Copy each line containing "else" from the listing below.
◆ ◆ ◆
===== src/rtl/fft_peak_detect_if.sv =====
`default_nettype none
// =============================================================================
// Module   : fft_peak_detect_if
// Brief    : Stream and peak-result signals of the FFT peak detector.
// Revision : 1.0 - initial release
// =============================================================================
interface fft_peak_detect_if #(
  parameter int DATA_W    = 24,
  parameter int NFFT_LOG2 = 10,
  parameter int POW_W     = 2*DATA_W + 1
);
  logic [2*DATA_W-1:0]  s_axis_data_tdata;
  logic                 s_axis_data_tvalid;
  logic                 s_axis_data_tready;
  logic                 s_axis_data_tlast;
  logic [POW_W-1:0]     m_axis_pow_tdata;
  logic                 m_axis_pow_tvalid;
  logic                 m_axis_pow_tready;
  logic                 m_axis_pow_tlast;
  logic                 peak_valid;
  logic                 peak_ready;
  logic [NFFT_LOG2-1:0] peak_bin;
  logic [POW_W-1:0]     peak_pow;
  logic                 frame_len_err;
  logic                 peak_overrun;

  // master is the detector itself; slave is the surrounding fabric
  modport master (
    input  s_axis_data_tdata, s_axis_data_tvalid, s_axis_data_tlast,
           m_axis_pow_tready, peak_ready,
    output s_axis_data_tready, m_axis_pow_tdata, m_axis_pow_tvalid,
           m_axis_pow_tlast, peak_valid, peak_bin, peak_pow,
           frame_len_err, peak_overrun
  );

  modport slave (
    output s_axis_data_tdata, s_axis_data_tvalid, s_axis_data_tlast,
           m_axis_pow_tready, peak_ready,
    input  s_axis_data_tready, m_axis_pow_tdata, m_axis_pow_tvalid,
           m_axis_pow_tlast, peak_valid, peak_bin, peak_pow,
           frame_len_err, peak_overrun
  );
endinterface
`default_nettype wire


===== src/rtl/fft_peak_detect.sv =====
`default_nettype none
// =============================================================================
// Module   : fft_peak_detect
// Brief    : Per-bin power (re^2+im^2) stream with per-frame max-bin detection.
// Revision : 1.0 - initial release
// =============================================================================
module fft_peak_detect #(
  parameter int DATA_W    = 24,
  parameter int NFFT_LOG2 = 10
) (
  input  wire logic         clk,
  input  wire logic         rst,
  fft_peak_detect_if.master bus
);
  localparam int POW_W = 2*DATA_W + 1;
  localparam logic [NFFT_LOG2-1:0] c_LAST_BIN = '1;

  logic                        w_en;
  logic signed [DATA_W-1:0]    w_re;
  logic signed [DATA_W-1:0]    w_im;
  logic signed [2*DATA_W-1:0]  w_re_x;
  logic signed [2*DATA_W-1:0]  w_im_x;
  logic signed [2*DATA_W-1:0]  w_re2;
  logic signed [2*DATA_W-1:0]  w_im2;
  logic [POW_W-1:0]            w_sum;
  logic                        w_s2_load;
  logic                        w_last_bin;
  logic                        w_frame_end;
  logic                        w_len_err;
  logic                        w_take;
  logic [POW_W-1:0]            w_new_pow;
  logic [NFFT_LOG2-1:0]        w_new_bin;
  logic                        w_res_free;

  logic                        r_s1_valid;
  logic                        r_s1_last;
  logic signed [2*DATA_W-1:0]  r_s1_re2;
  logic signed [2*DATA_W-1:0]  r_s1_im2;
  logic                        r_pow_valid;
  logic                        r_pow_last;
  logic [POW_W-1:0]            r_pow_data;
  logic [NFFT_LOG2-1:0]        r_bin_cnt;
  logic [POW_W-1:0]            r_max_pow;
  logic [NFFT_LOG2-1:0]        r_max_bin;
  logic                        r_peak_valid;
  logic [NFFT_LOG2-1:0]        r_peak_bin;
  logic [POW_W-1:0]            r_peak_pow;
  logic                        r_len_err;
  logic                        r_overrun;

  // One enable stalls the whole pipeline; the output register is the only skid point
  assign w_en = ~r_pow_valid | bus.m_axis_pow_tready;

  assign w_re   = bus.s_axis_data_tdata[DATA_W-1:0];
  assign w_im   = bus.s_axis_data_tdata[2*DATA_W-1:DATA_W];
  assign w_re_x = {{DATA_W{w_re[DATA_W-1]}}, w_re};
  assign w_im_x = {{DATA_W{w_im[DATA_W-1]}}, w_im};
  assign w_re2  = w_re_x * w_re_x;
  assign w_im2  = w_im_x * w_im_x;

  // Squares are never negative, so the sum is taken as unsigned with a carry bit
  assign w_sum = {1'b0, r_s1_re2} + {1'b0, r_s1_im2};

  assign w_s2_load   = w_en & r_s1_valid;
  assign w_last_bin  = (r_bin_cnt == c_LAST_BIN);
  assign w_frame_end = w_s2_load & (r_s1_last | w_last_bin);
  assign w_len_err   = w_s2_load & (r_s1_last ^ w_last_bin);

  // Strict compare keeps the earliest bin on ties
  assign w_take    = (r_bin_cnt == '0) | (w_sum > r_max_pow);
  assign w_new_pow = w_take ? w_sum : r_max_pow;
  assign w_new_bin = w_take ? r_bin_cnt : r_max_bin;

  assign w_res_free = ~r_peak_valid | bus.peak_ready;

  always_ff @(posedge clk or posedge rst) begin
    if (rst) begin
      r_s1_valid  <= 1'b0;
      r_s1_last   <= 1'b0;
      r_s1_re2    <= '0;
      r_s1_im2    <= '0;
      r_pow_valid <= 1'b0;
      r_pow_last  <= 1'b0;
      r_pow_data  <= '0;
    end else if (w_en) begin
      r_s1_valid  <= bus.s_axis_data_tvalid;
      r_s1_last   <= bus.s_axis_data_tlast;
      r_s1_re2    <= w_re2;
      r_s1_im2    <= w_im2;
      r_pow_valid <= r_s1_valid;
      r_pow_last  <= r_s1_last;
      r_pow_data  <= w_sum;
    end
  end

  always_ff @(posedge clk or posedge rst) begin
    if (rst) begin
      r_bin_cnt <= '0;
      r_max_pow <= '0;
      r_max_bin <= '0;
    end else if (w_s2_load) begin
      r_bin_cnt <= w_frame_end ? '0 : r_bin_cnt + 1'b1;
      r_max_pow <= w_new_pow;
      r_max_bin <= w_new_bin;
    end
  end

  always_ff @(posedge clk or posedge rst) begin
    if (rst) begin
      r_peak_valid <= 1'b0;
      r_peak_bin   <= '0;
      r_peak_pow   <= '0;
      r_len_err    <= 1'b0;
      r_overrun    <= 1'b0;
    end else begin
      r_len_err <= w_len_err;
      r_overrun <= w_frame_end & ~w_res_free;
      if (w_frame_end & w_res_free) begin
        r_peak_valid <= 1'b1;
        r_peak_bin   <= w_new_bin;
        r_peak_pow   <= w_new_pow;
      end else if (bus.peak_ready) begin
        r_peak_valid <= 1'b0;
      end
    end
  end

  assign bus.s_axis_data_tready = w_en;
  assign bus.m_axis_pow_tdata   = r_pow_data;
  assign bus.m_axis_pow_tvalid  = r_pow_valid;
  assign bus.m_axis_pow_tlast   = r_pow_last;
  assign bus.peak_valid         = r_peak_valid;
  assign bus.peak_bin           = r_peak_bin;
  assign bus.peak_pow           = r_peak_pow;
  assign bus.frame_len_err      = r_len_err;
  assign bus.peak_overrun       = r_overrun;
endmodule
`default_nettype wire


===== src/flat_wrapper.sv =====
// flat-port wrapper written by rule: the top's interface ports become plain ports
module fft_peak_detect_flat 
#(
  parameter int DATA_W    = 24,
  parameter int NFFT_LOG2 = 10
)
  (clk, rst, bus_s_axis_data_tdata, bus_s_axis_data_tvalid, bus_s_axis_data_tlast, bus_m_axis_pow_tready, bus_peak_ready, bus_s_axis_data_tready, bus_m_axis_pow_tdata, bus_m_axis_pow_tvalid, bus_m_axis_pow_tlast, bus_peak_valid, bus_peak_bin, bus_peak_pow, bus_frame_len_err, bus_peak_overrun);
  fft_peak_detect_if #(.DATA_W(DATA_W), .NFFT_LOG2(NFFT_LOG2), .POW_W((2*DATA_W + 1))) bus_i ();
  input  wire logic clk;
  input  wire logic rst;
  input wire logic [$bits(bus_i.s_axis_data_tdata)-1:0] bus_s_axis_data_tdata;
  input wire logic [$bits(bus_i.s_axis_data_tvalid)-1:0] bus_s_axis_data_tvalid;
  input wire logic [$bits(bus_i.s_axis_data_tlast)-1:0] bus_s_axis_data_tlast;
  input wire logic [$bits(bus_i.m_axis_pow_tready)-1:0] bus_m_axis_pow_tready;
  input wire logic [$bits(bus_i.peak_ready)-1:0] bus_peak_ready;
  output wire logic [$bits(bus_i.s_axis_data_tready)-1:0] bus_s_axis_data_tready;
  output wire logic [$bits(bus_i.m_axis_pow_tdata)-1:0] bus_m_axis_pow_tdata;
  output wire logic [$bits(bus_i.m_axis_pow_tvalid)-1:0] bus_m_axis_pow_tvalid;
  output wire logic [$bits(bus_i.m_axis_pow_tlast)-1:0] bus_m_axis_pow_tlast;
  output wire logic [$bits(bus_i.peak_valid)-1:0] bus_peak_valid;
  output wire logic [$bits(bus_i.peak_bin)-1:0] bus_peak_bin;
  output wire logic [$bits(bus_i.peak_pow)-1:0] bus_peak_pow;
  output wire logic [$bits(bus_i.frame_len_err)-1:0] bus_frame_len_err;
  output wire logic [$bits(bus_i.peak_overrun)-1:0] bus_peak_overrun;
  assign bus_i.s_axis_data_tdata = bus_s_axis_data_tdata;
  assign bus_i.s_axis_data_tvalid = bus_s_axis_data_tvalid;
  assign bus_i.s_axis_data_tlast = bus_s_axis_data_tlast;
  assign bus_i.m_axis_pow_tready = bus_m_axis_pow_tready;
  assign bus_i.peak_ready = bus_peak_ready;
  assign bus_s_axis_data_tready = bus_i.s_axis_data_tready;
  assign bus_m_axis_pow_tdata = bus_i.m_axis_pow_tdata;
  assign bus_m_axis_pow_tvalid = bus_i.m_axis_pow_tvalid;
  assign bus_m_axis_pow_tlast = bus_i.m_axis_pow_tlast;
  assign bus_peak_valid = bus_i.peak_valid;
  assign bus_peak_bin = bus_i.peak_bin;
  assign bus_peak_pow = bus_i.peak_pow;
  assign bus_frame_len_err = bus_i.frame_len_err;
  assign bus_peak_overrun = bus_i.peak_overrun;
  fft_peak_detect #(.DATA_W(DATA_W), .NFFT_LOG2(NFFT_LOG2)) u_core (.clk(clk), .rst(rst), .bus(bus_i));
endmodule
◆ ◆ ◆
• **Output for this exercise**:
    end else if (w_en) begin
    end else if (w_s2_load) begin
    end else begin
      end else if (bus.peak_ready) begin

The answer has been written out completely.